R.M.: Per quanto tempo hai lavorato lì?

Anonimo: Dopo poche ore decisi di andarmene, licenziandomi. E il giorno dopo scoprii di non essere stato l’unico a fare la stessa cosa.

R.M.: Per quale motivo giungesti a questa decisione?

Anonimo: Innanzitutto perché alla base di questo ‘lavoro’( se così può essere definito) c’è la disonestà, infatti come ci fu spiegato l’obiettivo principale era stipulare un contratto indipendentemente da come quest’ultimo veniva estorto. Ricordo infatti la telefonata di un collega alla quale rispose una persona straniera che parlava e capiva poco l’italiano e gli fu appioppata una promozione nonostante il cliente non avesse accettato volontariamente. Fu sufficiente che la persona al telefono pronunciasse alcuni ‘sì’, sotto richiesta dell’operatore, pur non comprendendone il motivo, per sottoscrivere il contratto. E lo stesso veniva fatto con le persone anziane. Inoltre era molto brutto insistere così tanto e far credere alle persone che ciò che avevamo da proporgli era conveniente, anche se non lo era per niente, anzi!

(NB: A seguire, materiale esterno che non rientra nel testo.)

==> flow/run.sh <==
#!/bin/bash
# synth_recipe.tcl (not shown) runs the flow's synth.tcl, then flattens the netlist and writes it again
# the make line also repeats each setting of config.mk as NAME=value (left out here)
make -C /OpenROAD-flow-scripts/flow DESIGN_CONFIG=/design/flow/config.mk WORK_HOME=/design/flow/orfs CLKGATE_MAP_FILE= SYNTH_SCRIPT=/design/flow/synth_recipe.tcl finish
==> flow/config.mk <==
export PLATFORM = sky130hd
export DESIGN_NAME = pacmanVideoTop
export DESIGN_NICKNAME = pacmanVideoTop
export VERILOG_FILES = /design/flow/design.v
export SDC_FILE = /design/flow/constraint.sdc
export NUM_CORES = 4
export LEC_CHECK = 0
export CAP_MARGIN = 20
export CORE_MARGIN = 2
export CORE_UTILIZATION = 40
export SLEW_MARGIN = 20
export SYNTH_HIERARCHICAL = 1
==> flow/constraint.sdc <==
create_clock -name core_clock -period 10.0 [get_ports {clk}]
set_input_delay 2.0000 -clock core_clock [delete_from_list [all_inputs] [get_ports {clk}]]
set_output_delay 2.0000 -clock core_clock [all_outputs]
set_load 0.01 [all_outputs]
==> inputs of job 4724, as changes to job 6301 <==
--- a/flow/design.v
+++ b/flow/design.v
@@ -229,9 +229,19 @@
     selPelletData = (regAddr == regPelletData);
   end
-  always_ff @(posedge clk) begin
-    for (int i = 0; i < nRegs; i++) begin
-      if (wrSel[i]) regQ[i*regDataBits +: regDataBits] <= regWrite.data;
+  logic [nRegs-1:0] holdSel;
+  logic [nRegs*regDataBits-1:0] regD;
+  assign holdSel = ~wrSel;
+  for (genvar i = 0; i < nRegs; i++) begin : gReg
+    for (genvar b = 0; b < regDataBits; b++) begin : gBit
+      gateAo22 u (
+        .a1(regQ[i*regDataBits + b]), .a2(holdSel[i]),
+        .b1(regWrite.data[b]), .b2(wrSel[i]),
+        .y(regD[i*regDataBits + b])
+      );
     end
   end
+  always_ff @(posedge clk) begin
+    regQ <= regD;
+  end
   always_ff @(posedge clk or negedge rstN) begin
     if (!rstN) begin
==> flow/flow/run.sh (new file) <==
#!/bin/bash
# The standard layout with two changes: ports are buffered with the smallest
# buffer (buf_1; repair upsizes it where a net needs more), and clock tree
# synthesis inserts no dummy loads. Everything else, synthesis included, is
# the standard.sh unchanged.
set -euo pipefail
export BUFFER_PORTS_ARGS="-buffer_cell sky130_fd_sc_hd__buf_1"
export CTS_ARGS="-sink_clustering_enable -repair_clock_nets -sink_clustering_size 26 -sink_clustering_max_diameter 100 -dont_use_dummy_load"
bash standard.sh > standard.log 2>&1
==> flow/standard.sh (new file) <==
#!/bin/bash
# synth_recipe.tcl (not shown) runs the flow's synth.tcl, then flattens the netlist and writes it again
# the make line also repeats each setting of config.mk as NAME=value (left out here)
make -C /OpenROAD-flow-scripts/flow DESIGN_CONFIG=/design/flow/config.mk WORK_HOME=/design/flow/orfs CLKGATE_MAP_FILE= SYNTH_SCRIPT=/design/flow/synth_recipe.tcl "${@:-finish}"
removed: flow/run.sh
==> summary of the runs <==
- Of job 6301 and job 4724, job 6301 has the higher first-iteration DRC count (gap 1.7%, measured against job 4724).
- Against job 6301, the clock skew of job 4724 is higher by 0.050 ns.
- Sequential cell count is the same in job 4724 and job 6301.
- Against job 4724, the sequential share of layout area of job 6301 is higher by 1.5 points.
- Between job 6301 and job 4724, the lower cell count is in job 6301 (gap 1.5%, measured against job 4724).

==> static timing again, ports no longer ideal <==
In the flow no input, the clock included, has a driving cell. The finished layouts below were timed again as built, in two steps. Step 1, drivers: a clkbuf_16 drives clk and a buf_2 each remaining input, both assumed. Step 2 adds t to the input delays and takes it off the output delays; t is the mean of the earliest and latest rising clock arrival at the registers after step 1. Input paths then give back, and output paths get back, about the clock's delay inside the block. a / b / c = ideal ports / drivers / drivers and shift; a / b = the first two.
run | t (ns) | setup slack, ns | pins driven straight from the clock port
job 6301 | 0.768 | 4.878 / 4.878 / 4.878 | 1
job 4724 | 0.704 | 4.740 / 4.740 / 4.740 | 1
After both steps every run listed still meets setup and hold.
Context: an optimization exercise on an open-source flow, tuned for small area and a short achievable clock period. The choices shown serve that exercise and are no tape-out recipe. At most, simulation tests tie the RTL to the original design; equivalence was not proved. Power is estimated from default activity; no workload was simulated.

==> flow/design.v <==
package d_mem_pkg;
  localparam int NUM_LANES = 4;
  localparam int VEC_W     = 8;
  localparam int DATA_W    = NUM_LANES * VEC_W;
  typedef enum logic [1:0] {
    SZ_BYTE = 2'b00,
    SZ_HALF = 2'b01,
    SZ_WORD = 2'b10,
    SZ_RSVD = 2'b11
  } size_e;
  typedef struct packed {
    size_e      size;
    logic       is_unsigned;
    logic [1:0] lane;
  } ld_ctx_t;
endpackage
This design comes from an exercise in tuning for small area on the open sky130 flow, not from production work. The RTL was checked by simulation tests, not by an equivalence proof against the original design. Power is estimated from default activity; no workload was simulated.

==> flow/design.v <==
`default_nettype none
package cps_pkg;
  localparam int unsigned BYTE_W    = 8;
  localparam int unsigned WORD_W    = 32;
  localparam int unsigned OUT_WORDS = 5;
  typedef struct packed {
    logic [WORD_W-1:0] run;
    logic [WORD_W-1:0] tot;
  } sums_t;
endpackage
`default_nettype wire
`default_nettype none
module checksum_packet_sync_top #(
  parameter int unsigned WORDS_PER_PACKET = 6
) (
  input  wire logic                        clk_i,
  input  wire logic                        rst_ni,
  input  wire logic                        in_valid_i,
  output logic                             in_stall_o,
  input  wire logic [cps_pkg::BYTE_W-1:0]  in_byte_i,
  output logic                             out_valid_o,
  input  wire logic                        out_stall_i,
  output logic [cps_pkg::WORD_W-1:0]       word_0_o,
  output logic [cps_pkg::WORD_W-1:0]       word_1_o,
  output logic [cps_pkg::WORD_W-1:0]       word_2_o,
  output logic [cps_pkg::WORD_W-1:0]       word_3_o,
  output logic [cps_pkg::WORD_W-1:0]       word_4_o
);
  localparam int unsigned KEEP = 23;
  logic [KEEP-1:0][7:0] win_q;
  logic                 out_valid_q;
  logic [4:0]           fill_q;       
  logic [3:0]           k_q;
  logic                 ok1_q, ok2_q, ok3_q;
  logic                 in_xfer;
  logic [11:0]          sm1, sm2, sm3, sm4, sm5, cy1, cy2, cy3, cy4, cy5;
  logic [11:0]          na, nb;       
  logic [7:0]           want;         
  logic [8:0]           t_zero, t_want;
  logic [3:0]           n_hi, k_d;
  logic                 zero, match, full, hit;
  function automatic logic [23:0] csa(input logic [11:0] x, input logic [11:0] y,
                                      input logic [11:0] z);
    logic [11:0] maj;
    maj = (x & y) | (z & (x ^ y));
    csa = {maj[10:0], 1'b0, x ^ y ^ z};
  endfunction
  function automatic logic [8:0] low_is(input logic [7:0] a, input logic [7:0] b,
                                        input logic [7:0] t);
    logic [7:0] kill;   
    logic [7:0] bad;
    kill   = (a & b) | ((a | b) & ~t);
    bad    = a ^ b ^ t ^ {kill[6:0], 1'b1};
    low_is = {kill[7], bad};
  endfunction
  assign in_stall_o  = out_valid_q & out_stall_i;
  assign in_xfer     = in_valid_i & ~in_stall_o;
  assign out_valid_o = out_valid_q;
  always_comb begin
    {cy1, sm1} = csa({4'b0, win_q[3]}, {2'b0, win_q[3], 2'b0}, {2'b0, win_q[7], 2'b0});
    {cy2, sm2} = csa({4'b0, win_q[11]}, {3'b0, win_q[11], 1'b0}, {3'b0, win_q[15], 1'b0});
    {cy3, sm3} = csa(sm1, cy1, sm2);
    {cy4, sm4} = csa(cy2, {4'b0, win_q[19]}, {4'b0, ~in_byte_i});
    {cy5, sm5} = csa(sm3, cy3, sm4);
    {nb, na}   = csa(sm5, cy5, cy4);
    want   = 8'd0 - {4'b0, k_q};
    t_zero = low_is(na[7:0], nb[7:0], 8'd0);
    t_want = low_is(na[7:0], nb[7:0], want);
    zero   = (t_zero[7:0] == 8'd0);
    match  = (t_want[7:0] == 8'd0);
    n_hi   = na[11:8] + nb[11:8] + {3'b0, zero ? t_zero[8] : t_want[8]};
    k_d    = n_hi - {3'b0, zero};
    full   = (fill_q == 5'd23);
    hit    = full && ok3_q && match;
  end
  always_ff @(posedge clk_i or negedge rst_ni) begin
    if (!rst_ni) begin
      out_valid_q <= 1'b0;
      fill_q      <= '0;
    end else begin
      out_valid_q <= (in_xfer && hit) || in_stall_o;
      if (in_xfer) begin
        if (hit)        fill_q <= '0;
        else if (!full) fill_q <= fill_q + 5'd1;
      end
    end
  end
  always_ff @(posedge clk_i) begin
    if (in_xfer) begin
      k_q   <= k_d;
      ok1_q <= zero;
      ok2_q <= ok1_q && match;
      ok3_q <= ok2_q && match;
    end
    if (in_xfer && !hit) begin
      win_q <= {in_byte_i, win_q[KEEP-1:1]};
    end
  end
  assign word_0_o = {win_q[3],  win_q[2],  win_q[1],  win_q[0]};
  assign word_1_o = {win_q[7],  win_q[6],  win_q[5],  win_q[4]};
  assign word_2_o = {win_q[11], win_q[10], win_q[9],  win_q[8]};
  assign word_3_o = {win_q[15], win_q[14], win_q[13], win_q[12]};
  assign word_4_o = {win_q[19], win_q[18], win_q[17], win_q[16]};
endmodule
`default_nettype wire
This is an optimization exercise on Yosys and OpenROAD, whose aim is small area, not a production implementation. Only simulation tests tie the RTL to the original design; equivalence was not proved. Power is estimated from default activity; no workload was simulated.

== lane 1 ==
// mipsCore
module mipsCore (
	input logic clk,
	input logic reset,
	input logic instrReq,
	input mipsPkg::word_t instr,
	output logic instrAck,
	output logic regWrite,
	output mipsPkg::regAddr_t regWrAddr,
	output mipsPkg::word_t regWrData
);
	logic [5:0] opc, fn;
	logic [4:0] rsF, rtF, rdF, sa;
	logic isAddi, isR, isShift, isAlu, valid, isLeft, isSra, isSub, isAnd;
	assign opc = instr[31:26];
	assign fn = instr[5:0];
	assign rsF = instr[25:21];
	assign rtF = instr[20:16];
	assign rdF = instr[15:11];
	assign sa = instr[10:6];
	assign isAddi = (opc == 6'b001000);
	assign isR = (opc == 6'b000000);
	assign isShift = isR && (fn[5:2] == 4'b0000) && (fn[1:0] != 2'b01);
	assign isAlu = isR && (fn[5:3] == 3'b100) && (fn[0] == 1'b0) && (fn[2:1] != 2'b11);
	assign valid = isAddi || isShift || isAlu;
	assign isLeft = !fn[1];
	assign isSra = fn[0];
	assign isSub = !isAddi && fn[1];
	assign isAnd = !isAddi && fn[2];
	logic [4:0] ph;
	logic run, cpy, ack, wr, clr;
	logic [3:0] q;
	logic c, d0, d1;
	logic [31:0] o;
	logic [31:0] rbits;
	logic [4:0] dest, raddr;
	logic rbit, wbit, last, wen;
	logic [31:0] rf [1:31];
	assign dest = isAddi ? rtF : rdF;
	assign raddr = cpy ? rtF : rsF;
	assign rbits[0] = 1'b0;
	assign rbit = rbits[raddr];
	genvar gi;
	generate
		for (gi = 1; gi < 32; gi++) begin : g_reg
			logic [31:0] ring;
			always_ff @(posedge clk)
				ring <= {(clr || (wen && dest == gi)) ? wbit : ring[0], ring[31:1]};
			assign rbits[gi] = ring[0];
		end
	endgenerate
	logic immBit, srcB, cin, bb, sum, cout, alu, lres, rres, res, onext;
	assign immBit = ph[4] ? instr[15] : instr[ph[3:0]];
	assign srcB = isAddi ? immBit : rbit;
	assign cin = (ph == 5'd0) ? isSub : c;
	assign bb = o[0] ^ isSub;
	assign sum = rbit ^ bb ^ cin;
	assign cout = (rbit & bb) | (cin & (rbit ^ bb));
	assign alu = isAnd ? (rbit & o[0]) : sum;
	logic k1, k2;
	assign k1 = (q == 4'd0) && sa[0];
	assign k2 = (q != 4'd0);
	always_comb begin
		if (k2)
			lres = (ph[4:1] == 4'd0) ? 1'b0 : d1;
		else if (k1)
			lres = (ph == 5'd0) ? 1'b0 : d0;
		else
			lres = o[0];
		if (k2)
			rres = (ph == 5'd31) ? (isSra & o[0]) : (ph == 5'd30) ? (isSra & o[1]) : o[2];
		else if (k1)
			rres = (ph == 5'd31) ? (isSra & o[0]) : o[1];
		else
			rres = o[0];
	end
  ...
==> flow/config.mk <==
export PLATFORM = sky130hd
export DESIGN_NAME = mipsCore
export DESIGN_NICKNAME = mipsCore
export VERILOG_FILES = /design/flow/design.v
export SDC_FILE = /design/flow/constraint.sdc
export NUM_CORES = 4
export LEC_CHECK = 0
export CAP_MARGIN = 20
export CORE_MARGIN = 2
export CORE_UTILIZATION = 40
export SLEW_MARGIN = 20
==> flow/constraint.sdc <==
create_clock -name core_clock -period 10.0 [get_ports {clk}]
set_input_delay 2.0000 -clock core_clock [delete_from_list [all_inputs] [get_ports {clk}]]
set_output_delay 2.0000 -clock core_clock [all_outputs]
set_load 0.01 [all_outputs]
run.sh (not shown) runs the stock make flow with config.mk's settings and CLKGATE_MAP_FILE= SYNTH_SCRIPT=/design/flow/synth_recipe.tcl, a recipe that flattens the netlist after the stock synthesis.
[inputs] lane 2 vs lane 1
Settings: an added CTS_CLUSTER_DIAMETER of 50; an added CTS_BUF_LIST of sky130_fd_sc_hd__clkbuf_8; a change of CORE_UTILIZATION from 40 to 65; an added CTS_CLUSTER_SIZE of 20.
Results
Diff lane 1 -> lane 2: sequential area share after synthesis about even; utilization rose 25 points; number of enable flip-flop cells after synthesis about even; combinational cell fraction of total power rose 0.5 points.
Compared to lane 1, the router laid down more metal wire for lane 2.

R.M.: Un consiglio a chi dovesse trovarsi in futuro a lavorare in un call center?

Anonimo: Io consiglio a tutti di non andare a lavorare in un call center anche se sono sicura che qualcuno riuscirebbe ad affrontare questo lavoro in modo piacevole, al contrario di me che mi sentivo male e  in colpa per quello che stavo facendo. Un consiglio è di non farsi trarre in inganno da tutto ciò che viene detto, anche perché lo stipendio medio è di 400/500 euro al mese, circa 4 euro l’ora, ed è veramente una miseria. Inoltre stando tutto il giorno davanti allo schermo non è difficile prendersi una labirintite o una qualsiasi altra malattia agli occhi.

Ringrazio l’intervistato per la sua disponibilità e gentilezza. Immagino che in tanti troveranno le sue parole interessanti e tanti altri non rimarranno, purtroppo, stupiti da questa vicenda.

È indispensabile che per lavorare sia necessario essere sfruttati in questo modo? Le imposizioni sono il prezzo da pagare per coloro che cercano disperatamente lavoro?

In tanti, troppi, sono in cerca di lavoro ma questo non serve certamente a giustificare determinati comportamenti e stili di lavoro, sempre che quello all’interno dei call center possa essere definito tale.

Un consiglio: non dite mai la parola ‘sì’ quando venite contattati da un call center poiché potreste ritrovarvi con qualche promozione indesiderata o qualche prodotto non richiesto.